He always carried a decrepit copy of Fear and Loathing in Las Vegas or American Psycho in the torn lining of his black overcoat. He wanted to be in a band and kill himself when he was eighteen.

Helen absolutely hated him.

He was always calling her, and whenever he did, Mum would speak to him on the phone and lie through her teeth as to Helen's whereabouts. She would say something like "No, Helen's missing, presumed drunk" while Helen stood in the hall looking at Mum, waving her arms frantically and mouthing "Tell him I'm dead."

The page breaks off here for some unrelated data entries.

File: src/dsd_pkg.sv
// Constants, opcode patterns and carrier types for the instruction decoder.
//
// Functional notes
// - Immediate instructions finish in one cycle.
// - Top bits 100: multiply by 13-bit constant.
// - Short accumulator load zero-extends eight bits.
// - Pointer-load immediate takes bit 0, one cycle.
// - Page-load immediate takes bit 0, one cycle.
// - Post-decrement lowers selected aux register by one.
// - New pointer value loads after execution.
// - Add with shift: one cycle, one word.
// - Upper store shifts by three-bit field.
// - Branches and calls: two words, two cycles.
// - Load temp and accumulate: one cycle.
// - Branch on test pin acts as two-cycle nop.
// - Stack push and pop take two cycles.
// - Ports two cycles; table moves three cycles.
// - Clear low, load upper half, one cycle.
// - Unsigned add without sign extension, one cycle.
// - Temp load, accumulate, copy word forward.
// - Multiply temp by memory into product.
// - Status word load and store, one cycle.
// - Aux immediate and memory loads, bit 8 selects; the memory load sets mem_rd, leaves ar0 and ar1 unchanged and ignores bit 8.
// - Data copy to next location, one cycle.
// - Absolute value and accumulator clear, one cycle.
// - Bit 5 increments, bit 4 decrements aux.
// - Direct address joins page bit to seven bits.
package dsd_pkg;
  localparam int DSD_W = 16;
  localparam int DSD_ACC_W = 32;
  localparam int DSD_AR_W = 16;
  localparam logic [7:0] DSD_HB_ADDU = 8'h61;
  localparam logic [7:0] DSD_HB_ZLDH = 8'h65;
  localparam logic [7:0] DSD_HB_MAR = 8'h68;
  localparam logic [7:0] DSD_HB_COPY = 8'h69;
  localparam logic [7:0] DSD_HB_LT = 8'h6a;
  localparam logic [7:0] DSD_HB_LTD = 8'h6b;
  localparam logic [7:0] DSD_HB_LTAC = 8'h6c;
  localparam logic [7:0] DSD_HB_MULM = 8'h6d;
  localparam logic [7:0] DSD_HB_PGIM = 8'h6e;
  localparam logic [7:0] DSD_HB_LTBR = 8'h67;
  localparam logic [7:0] DSD_HB_STLD = 8'h7b;
  localparam logic [7:0] DSD_HB_STST = 8'h7c;
  localparam logic [7:0] DSD_HB_TBW = 8'h7d;
  localparam logic [7:0] DSD_HB_ACIM = 8'h7e;
  localparam logic [7:0] DSD_HB_MISC = 8'h7f;
  localparam logic [7:0] DSD_LB_MAG = 8'h88;
  localparam logic [7:0] DSD_LB_CLR = 8'h89;
  localparam logic [7:0] DSD_LB_PUSH = 8'h9c;
  localparam logic [7:0] DSD_LB_POP = 8'h9d;
  localparam logic [7:0] DSD_LB_APAC = 8'h8f;
  localparam logic [7:0] DSD_LB_PAC = 8'h8e;
  localparam logic [7:0] DSD_LB_SPAC = 8'h90;
  localparam logic [3:0] DSD_BR_TESTPIN = 4'h6;
  localparam logic [1:0] DSD_CYC_ONE = 2'h1;
  localparam logic [1:0] DSD_CYC_TWO = 2'h2;
  localparam logic [1:0] DSD_CYC_THREE = 2'h3;
  localparam logic [1:0] DSD_RST_PTR = 2'h0;

  typedef enum logic [2:0] {
    DSD_S_EXEC = 3'h1,
    DSD_S_WORD2 = 3'h2,
    DSD_S_WAIT = 3'h4
  } dsd_state_t;

  // Accumulator operation selector.
  typedef enum logic [3:0] {
    DSD_A_NONE = 4'h0, DSD_A_ADD_SH = 4'h1, DSD_A_ADD_US = 4'h2, DSD_A_LOAD_K = 4'h3,
    DSD_A_ZLDH = 4'h4, DSD_A_ADD_P = 4'h5, DSD_A_MAG = 4'h6, DSD_A_ZERO = 4'h7,
    DSD_A_LOAD_P = 4'h8, DSD_A_SUB_P = 4'h9, DSD_A_POP = 4'ha
  } dsd_acc_op_t;

  // Decoded control word issued for each executed instruction.
  typedef struct packed {
    logic valid;
    dsd_acc_op_t acc_op;
    logic [3:0] shift;
    logic [12:0] mult_k;
    logic mult_k_en;
    logic mult_mem_en;
    logic load_t;
    logic mem_rd;
    logic mem_wr_acc_hi;
    logic [2:0] store_shift;
    logic copy_next;
    logic status_ld;
    logic status_st;
    logic [7:0] dma;
    logic [7:0] imm8;
    logic port_in;
    logic port_out;
    logic [2:0] port_addr;
    logic table_rd;
    logic table_wr;
    logic push;
    logic pop;
  } dsd_ctrl_t;

  typedef struct packed {
    dsd_state_t state;
    logic [1:0] wait_cnt;
    logic [3:0] br_code;
    logic asel;
    logic pg;
    logic [DSD_AR_W-1:0] ar0;
    logic [DSD_AR_W-1:0] ar1;
    dsd_ctrl_t ctrl;
    logic branch;
    logic [3:0] branch_code;
    logic [11:0] branch_addr;
    logic fetch_word2;
    logic busy;
  } dsd_regs_t;
endpackage

File: src/dsd_decoder.sv
// Instruction decoder: decodes fetched words into control and keeps pointers.
//
`timescale 1ns/10ps
module dsd_decoder
  import dsd_pkg::*;
#(
  parameter int WORD_W = 16
) (
  input wire logic mclk_in,
  input wire logic rst_in,
  input wire logic clk_en_in,
  input wire logic word_valid_in,
  input wire logic [WORD_W-1:0] word_in,
  output logic word_ready_out,
  output dsd_ctrl_t ctrl_out,
  output logic asel_out,
  output logic pg_out,
  output logic [DSD_AR_W-1:0] ar0_out,
  output logic [DSD_AR_W-1:0] ar1_out,
  output logic fetch_word2_out,
  output logic branch_out,
  output logic [3:0] branch_code_out,
  output logic [11:0] branch_addr_out
);

  initial begin
    if (WORD_W != DSD_W) begin
      $error("dsd_decoder supports only 16-bit instruction words");
    end
  end

  dsd_regs_t r_ff;
  dsd_regs_t nxt_r;

  logic take;
  logic [7:0] hb;
  logic [7:0] lb;
  logic ind;
  logic [7:0] sel_ar;

  assign take = word_valid_in && (r_ff.state != DSD_S_WAIT);
  assign hb = word_in[15:8];
  assign lb = word_in[7:0];
  assign ind = word_in[7];
  assign sel_ar = r_ff.asel ? r_ff.ar1[7:0] : r_ff.ar0[7:0];

  // ---------------------------------------------------------------
  // Next-state logic
  // ---------------------------------------------------------------
  always_comb begin
    logic upd_ar;
    logic [DSD_AR_W-1:0] cur;
    upd_ar = 1'b0;
    cur = '0;
    nxt_r = r_ff;
    nxt_r.ctrl = '0;
    nxt_r.branch = 1'b0;
    nxt_r.fetch_word2 = 1'b0;
    case (r_ff.state)
      DSD_S_EXEC: begin
        if (take) begin
          nxt_r.ctrl.valid = 1'b1;
          // Direct address joins page bit and seven address bits.
          nxt_r.ctrl.dma = ind ? sel_ar : {r_ff.pg, word_in[6:0]};
          nxt_r.ctrl.imm8 = lb;
          upd_ar = ind;
          if (word_in[15:13] == 3'b100) begin
            upd_ar = 1'b0;
            nxt_r.ctrl.mult_k = word_in[12:0];
            nxt_r.ctrl.mult_k_en = 1'b1;
          end else if (word_in[15:12] == 4'h0) begin
            nxt_r.ctrl.acc_op = DSD_A_ADD_SH;
            nxt_r.ctrl.shift = word_in[11:8];
            nxt_r.ctrl.mem_rd = 1'b1;
          end else if (word_in[15:11] == 5'b01011) begin
            nxt_r.ctrl.mem_wr_acc_hi = 1'b1;
            nxt_r.ctrl.store_shift = word_in[10:8];
          end else if (word_in[15:12] == 4'hf) begin
            upd_ar = 1'b0;
            nxt_r.br_code = word_in[11:8];
            nxt_r.fetch_word2 = 1'b1;
            nxt_r.ctrl.valid = 1'b0;
            nxt_r.state = DSD_S_WORD2;
          end else if (word_in[15:12] == 4'h4) begin
            nxt_r.ctrl.port_in = !word_in[11];
            nxt_r.ctrl.port_out = word_in[11];
            nxt_r.ctrl.port_addr = word_in[10:8];
            nxt_r.wait_cnt = DSD_CYC_TWO - 2'h1;
            nxt_r.state = DSD_S_WAIT;
          end else if (word_in[15:9] == 7'b0111000) begin
            upd_ar = 1'b0;
            if (word_in[8]) begin
              nxt_r.ar1 = {8'h00, lb};
            end else begin
              nxt_r.ar0 = {8'h00, lb};
            end
          end else if (word_in[15:9] == 7'b0011100) begin
            nxt_r.ctrl.mem_rd = 1'b1;
          end else begin
            case (hb)
              DSD_HB_ADDU: begin
                nxt_r.ctrl.acc_op = DSD_A_ADD_US;
                nxt_r.ctrl.mem_rd = 1'b1;
              end
              DSD_HB_ZLDH: begin
                nxt_r.ctrl.acc_op = DSD_A_ZLDH;
                nxt_r.ctrl.mem_rd = 1'b1;
              end
              DSD_HB_MAR: begin
                if (!ind) begin
                  upd_ar = 1'b0;
                end
                if (lb[7:1] == 7'b1000000) begin
                  upd_ar = 1'b0;
                  nxt_r.asel = lb[0];
                end
              end
              DSD_HB_COPY: begin
                nxt_r.ctrl.mem_rd = 1'b1;
                nxt_r.ctrl.copy_next = 1'b1;
              end
              DSD_HB_LT: begin
                nxt_r.ctrl.load_t = 1'b1;
                nxt_r.ctrl.mem_rd = 1'b1;
              end
              DSD_HB_LTD: begin
                nxt_r.ctrl.load_t = 1'b1;
                nxt_r.ctrl.acc_op = DSD_A_ADD_P;
                nxt_r.ctrl.mem_rd = 1'b1;
                nxt_r.ctrl.copy_next = 1'b1;
              end
              DSD_HB_LTAC: begin
                nxt_r.ctrl.load_t = 1'b1;
                nxt_r.ctrl.acc_op = DSD_A_ADD_P;
                nxt_r.ctrl.mem_rd = 1'b1;
              end
              DSD_HB_MULM: begin
                nxt_r.ctrl.mult_mem_en = 1'b1;
                nxt_r.ctrl.mem_rd = 1'b1;
              end
              DSD_HB_PGIM: begin
                upd_ar = 1'b0;
                nxt_r.pg = word_in[0];
              end
              DSD_HB_STLD: begin
                upd_ar = ind;
                nxt_r.ctrl.status_ld = 1'b1;
                nxt_r.ctrl.mem_rd = 1'b1;
              end
              DSD_HB_STST: begin
                nxt_r.ctrl.status_st = 1'b1;
              end
              DSD_HB_LTBR: begin
                nxt_r.ctrl.table_rd = 1'b1;
                nxt_r.wait_cnt = DSD_CYC_THREE - 2'h1;
                nxt_r.state = DSD_S_WAIT;
              end
              DSD_HB_TBW: begin
                nxt_r.ctrl.table_wr = 1'b1;
                nxt_r.wait_cnt = DSD_CYC_THREE - 2'h1;
                nxt_r.state = DSD_S_WAIT;
              end
              DSD_HB_ACIM: begin
                upd_ar = 1'b0;
                nxt_r.ctrl.acc_op = DSD_A_LOAD_K;
              end
              DSD_HB_MISC: begin
                upd_ar = 1'b0;
                case (lb)
                  DSD_LB_MAG: nxt_r.ctrl.acc_op = DSD_A_MAG;
                  DSD_LB_CLR: nxt_r.ctrl.acc_op = DSD_A_ZERO;
                  DSD_LB_APAC: nxt_r.ctrl.acc_op = DSD_A_ADD_P;
                  DSD_LB_PAC: nxt_r.ctrl.acc_op = DSD_A_LOAD_P;
                  DSD_LB_SPAC: nxt_r.ctrl.acc_op = DSD_A_SUB_P;
                  DSD_LB_PUSH: begin
                    nxt_r.ctrl.push = 1'b1;
                    nxt_r.wait_cnt = DSD_CYC_TWO - 2'h1;
                    nxt_r.state = DSD_S_WAIT;
                  end
                  DSD_LB_POP: begin
                    nxt_r.ctrl.pop = 1'b1;
                    nxt_r.ctrl.acc_op = DSD_A_POP;
                    nxt_r.wait_cnt = DSD_CYC_TWO - 2'h1;
                    nxt_r.state = DSD_S_WAIT;
                  end
                  default: nxt_r.ctrl.acc_op = DSD_A_NONE;
                endcase
              end
              default: begin
                nxt_r.ctrl.mem_rd = 1'b0;
              end
            endcase
          end
          // Indirect post-modify happens after the access.
          if (upd_ar) begin
            cur = r_ff.asel ? r_ff.ar1 : r_ff.ar0;
            if (word_in[5]) begin
              cur = cur + 16'h0001;
            end else if (word_in[4]) begin
              cur = cur - 16'h0001;
            end
            if (word_in[15:9] == 7'b0011100) begin
              cur = r_ff.asel ? r_ff.ar1 : r_ff.ar0;
            end
            if (r_ff.asel) begin
              nxt_r.ar1 = cur;
            end else begin
              nxt_r.ar0 = cur;
            end
            if (!word_in[3]) begin
              nxt_r.asel = word_in[0];
            end
          end
        end
      end
      DSD_S_WORD2: begin
        nxt_r.fetch_word2 = 1'b1;
        if (word_valid_in) begin
          nxt_r.fetch_word2 = 1'b0;
          nxt_r.state = DSD_S_EXEC;
          // The test pin is absent, so that branch is never taken.
          nxt_r.branch = (r_ff.br_code != DSD_BR_TESTPIN);
          nxt_r.branch_code = r_ff.br_code;
          nxt_r.branch_addr = word_in[11:0];
          nxt_r.ctrl.valid = 1'b1;
        end
      end
      DSD_S_WAIT: begin
        if (r_ff.wait_cnt <= 2'h1) begin
          nxt_r.state = DSD_S_EXEC;
        end
        nxt_r.wait_cnt = r_ff.wait_cnt - 2'h1;
      end
      default: begin
        nxt_r.state = DSD_S_EXEC;
      end
    endcase
    nxt_r.busy = (nxt_r.state == DSD_S_WAIT);
  end

  // ---------------------------------------------------------------
  // State register
  // ---------------------------------------------------------------
  always_ff @(posedge mclk_in or posedge rst_in) begin
    if (rst_in) begin
      r_ff <= '{state: DSD_S_EXEC, default: '0};
    end else if (clk_en_in) begin
      r_ff <= nxt_r;
    end
  end

  assign word_ready_out = 1'b1 ^ r_ff.busy;
  assign ctrl_out = r_ff.ctrl;
  assign asel_out = r_ff.asel;
  assign pg_out = r_ff.pg;
  assign ar0_out = r_ff.ar0;
  assign ar1_out = r_ff.ar1;
  assign fetch_word2_out = r_ff.fetch_word2;
  assign branch_out = r_ff.branch;
  assign branch_code_out = r_ff.branch_code;
  assign branch_addr_out = r_ff.branch_addr;
endmodule

File: config.mk
export PLATFORM = sky130hd
export DESIGN_NAME = dsd_decoder
export DESIGN_NICKNAME = d
export VERILOG_FILES = /design/src/dsd_pkg.sv /design/src/dsd_decoder.sv
export SDC_FILE = /design/constraint.sdc
export NUM_CORES = 1
export LEC_CHECK = 0
export BUFFER_PORTS_ARGS = -buffer_cell sky130_fd_sc_hd__buf_2
export CORE_ASPECT_RATIO = 0.5
export CORE_MARGIN = 2
export CORE_UTILIZATION = 57
export DETAILED_ROUTE_END_ITERATION = 6
export PLACE_DENSITY_LB_ADDON = 0.12
export RECOVER_POWER = 50
export SETUP_SLACK_MARGIN = 0.3
export SLEW_MARGIN = 20
export SYNTH_ARGS = -nofsm -noshare
export SYNTH_HDL_FRONTEND = slang
export SYNTH_SLANG_ARGS = --single-unit
File: constraint.sdc
create_clock -name mclk_in -period 5.9 [get_ports mclk_in]
set_input_delay 1.475 -clock mclk_in [delete_from_list [all_inputs] [get_ports mclk_in]]
set_output_delay 1.475 -clock mclk_in [all_outputs]
set_load 0.05 [all_outputs]
==> results.md <==
* CP Cell Sequence: clkbuf_1 -> and2b_1 -> and3_1 -> buf_4 -> o21ai_0 -> or4_1 -> or3_1 -> o2bb2ai_1
* Total power per unit cell area at between 400 and 500 nW/um2
* Post-synthesis sequential area ratio at 0.412
* Layout cells sized above 1 at 0.233
* Worst EP required at about 6.2 ns
* Clk_lat worst skew at between 0.4 and 0.5 ns
* Post-route ant nets at 0
* Vias per inst at about 6
* Worst-margin pin slew at ~2.3 ns
* Adder-Cell Fraction of Synth Area at 0.00515
* Worst VDD drop at 314 uV
* Violated checks: max-capacitance violations, max-slew violations
* Skew final at roughly 0.017 ns
* Vias in the first global route at 5426
* Synth async-reset ratio at 1.00
* Worst Path Buf+Inv at 2
* Critical Path Source Type: input port
* Dpl hpwl at around 13000 um
* Post-Syn Nets at 771
* Initial DRT Pass Iterations at 6
* Synth Area in Simple Gates at 0.156
* Clk pin slew, worst setup/hold paths at about 0.060 ns
* Mapped Cells at 748
* H-tree depth at 4
* Number of buffers created by CTS at 17
* Max incr delay on CP at 0.65 ns
* Pre-CTS setup slack at ~1.8 ns
* Area growth syn-to-layout at 5.37%
* Fin. max-slew vios at approximately 160
* Seq cells post-synth at 120
* Maximum clock path buffer count at 2
* Leak at 3.47 nW
* Port Buffers at 130
* Post-synthesis mux area share at 0.0575
* Synth warnings at 0
* Top Family by Delay on Critical Path: simple AND/OR/NAND/NOR gates
* Sink Count at 120
* Num rows at 29
* RSZ-0062 raised after global routing: no
* Post-route cell area at 7680 um2
* Fillers at between 1k and 1.5k
* Rel. slew slack at -0.534
* IO Pins at around 130
* Total wire length at 18800 um
* Die X at around 160 um
* EDFF count, synth at 0
* Final nets at between 700 and 800
* PostCTS Resize Cnt at 0
* Worst Hold Class: reg2reg
* Tcrit/Tclk final at 0.666
* Die Ht at around 84 um
* Synth Area in Compound Gates at 0.196
* Initial antenna violation count at 0
* Core footprint at around 13000 um2
* Synthesized area per cell at 9.75 um2
* Max-Cap Viols at 3
* Fin crit period at around 3.9 ns
* Root buf cell: clkbuf_16
* Main flop type after synthesis: dfrtp_1
* Total grt overflow at 0
* Via count at 5693
* CTS tree: done
* Postcts setup bufs at 0
* CP max stage cell: or4_1
* Drt wl/cell at between 20 and 25 um
* Mapped Area at roughly 7300 um2
* Overall Global Routing Usage at 0.282
* First-pass GRT wire length at slightly above 30000 um
* TNS Setup at 0 ns
* Die area at around 14000 um2
* Crit. End Element: flop
* CTS Hold Bufs at 0
* Fin. Hold Viols at 0
* Setup violations, final at 0
* Post-Synth XOR/XNOR Area at 0.0192
* Crit Path Max Fanout at 29
* Status: finished, violations left
* Max Clock Freq at about 0.25 GHz
* Synth cell types at ~80
* Placed instance area at 7160 um2
* Critical path class: in2reg
* Initial Utilization at 0.579
* DRC at 0
* Gpl congestion at just under 1
* Main combinational cell family by area after synthesis: compound AO/OA/AOI/OAI gates
* Arrival time of the worst setup path at 4.27 ns
* DRT iter0 DRCs at roughly 610
* Largest net degree at the start of global routing at 72
* Final worst slack at roughly 2 ns
* Antenna fix cells at 0
state kept, by name, indices dropped and copies added, names as in the netlist:
name,cells
ar0_out,16
ar1_out,16
asel_out,1
branch_addr_out,12
branch_code_out,4
branch_out,1
ctrl_out,58
fetch_word2_out,1
pg_out,1
r_ff,10
cell usage in the layout, fill, tap and decap left out, drive strengths merged, types with 23 or more instances in the layout:
| cell type | netlist | final |
|---|---|---|
| dfrtp | 119 | 119 |
| buf | 120 | 96 |
| clkbuf | 35 | 57 |
| nand2 | 43 | 43 |
| nor2 | 41 | 41 |
| o21ai | 40 | 40 |
| a22o | 35 | 35 |
| nand3 | 30 | 30 |
| a21oi | 29 | 29 |
| inv | 24 | 25 |
| mux2 | 23 | 23 |
worst register-to-register path: cells and delay by family, from the launching register on:
family / cells / cell delay [ns]
AOI/OAI and AO/OA: 4 / 1.19
and+or+nand+nor: 3 / 0.40
buffers and inverters: 1 / 0.38
DFF: 1 / 0.32
xor gates and xnor gates: 1 / 0.24
adders and majority gates: 1 / 0.22
per-stage QoR:
step / hold slack [ns] / cells / power, mW / util
CTS: 0.479 / 930 / 3.53 / 0.615
global placement: 0.459 / 898 / 2.48 / 0.569
global route: 0.505 / 930 / 3.69 / 0.610
detailed placement: 0.470 / 898 / 2.50 / 0.569
finish: 0.475 / 930 / 3.53 / 0.610
floorplan: 0.451 / 748 / 2.37 / -
synth_stat cells, drive strengths merged, types with 4 or more instances:
master	count	area, um2
buf	120	870
a22o	35	307
nand2	43	161
o22ai	9	56.3
xnor2	7	61.3
nor2	41	154
and2	4	25.0
mux2i	16	160
a21o	4	30.0
a21oi	29	145
o2bb2ai	19	166
clkbuf	35	163
nand3	30	160
xor2	9	78.8
a31oi	4	31.3
a221oi	5	67.6
or2	4	25.0
a211oi	8	82.6
a32o	4	40.0
nor2b	12	75.1
nor4b	5	43.8
nand2b	5	31.3
o22a	4	35.0
inv	24	90.1
dfrtp	119	2980
nor4	5	46.3
nand4b	6	52.6
nand4	8	50.1
o21ai	40	200
mux2	23	259
a32oi	5	43.8
o32ai	4	35.0
or3	8	51.3
nor3	9	45.0
kinds of logic (layout without fill, tap and decap cells):
logic type / Yosys count / in the layout
buffers and inverters: 179 / 191
XOR/XNOR: 16 / 16
multiplexers: 39 / 39
flip-flops: 120 / 120
AO/OA/AOI/OAI: 189 / 189
AND/OR/NAND/NOR: 202 / 202
adder cells (fa/ha/maj): 3 / 3
final cells by class:
type,instances,area (um2),area share
Inverter,24,91.3,0.0119
Timing Repair Buffer,135,633,0.0824
Clock inverter,14,148,0.0192
Multi-Input combinational cell,449,3160,0.412
Clock buffer,18,429,0.0559
Tap cell,170,213,0.0277
Sequential cell,120,3000,0.391
worst paths after layout:
kind	cells after the start	startpoint	slack [ns]	to
worst min-delay path	2	branch_addr_out[10]	0.47	branch_addr_out[10]
worst max-delay path	8	clk_en_in	1.97	ctrl_out[27]
min in group asynchronous	2	rst_in	1.17	ctrl_out[30]
worst min register to register	2	branch_addr_out[10]	0.47	branch_addr_out[10]
max in group asynchronous	3	rst_in	2.55	ar1_out[7]
worst max register to register	10	asel_out	3.02	ar1_out[14]
report_power, final:
| part | switching, mW | internal, mW |
|---|---|---|
| clock | 0.414 | 0.624 |
| sequential | 0.147 | 0.971 |
| combinational | 0.979 | 0.391 |
| total | 1.54 | 1.99 |
routing by layer:
metal  wire length [um]  global-route usage  vias up
li1                   -                   -     2609
met4                196              0.0750        0
met2               8390               0.416      252
met1               8780               0.420     2815
met5                  0                   0        -
met3               1440              0.0616       17
Note: power is estimated with default switching activity, not from simulation.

After Mum had hung up the phone she would shout at Helen.

"I'm not doing any more lying for you. I'm putting my immortal soul in peril. And why won't you talk to him? He's a nice lad."

"He's an asshole," Helen would reply.

"He's just shy," Mum would say in his defense.

"He's an asshole," Helen would maintain, louder this time.

On occasions like Valentine's Day or Helen's birthday, at least one bunch of black roses would be delivered from him. Handmade cards would come in the post with very graphic pictures of shattered hearts and blood, or a single red teardrop. Terribly symbolic.

There was a time when you couldn't go into our kitchen without finding Jim in there, still wearing the long black coat and talking to Mum. Mum had become his best friend. His only ally in his quest to win Helen's heart.

Most of Helen's would-be boyfriends spent far more time with Mum than they ever did with Helen.

Dad hated him. Possibly even more than Helen did.

I think he felt disappointed by Jim.

Because Dad was so starved of male company he had hoped to do a bit of male bonding with him, what with Jim being a more or less permanent fixture in the kitchen along with the oven and the refrigerator.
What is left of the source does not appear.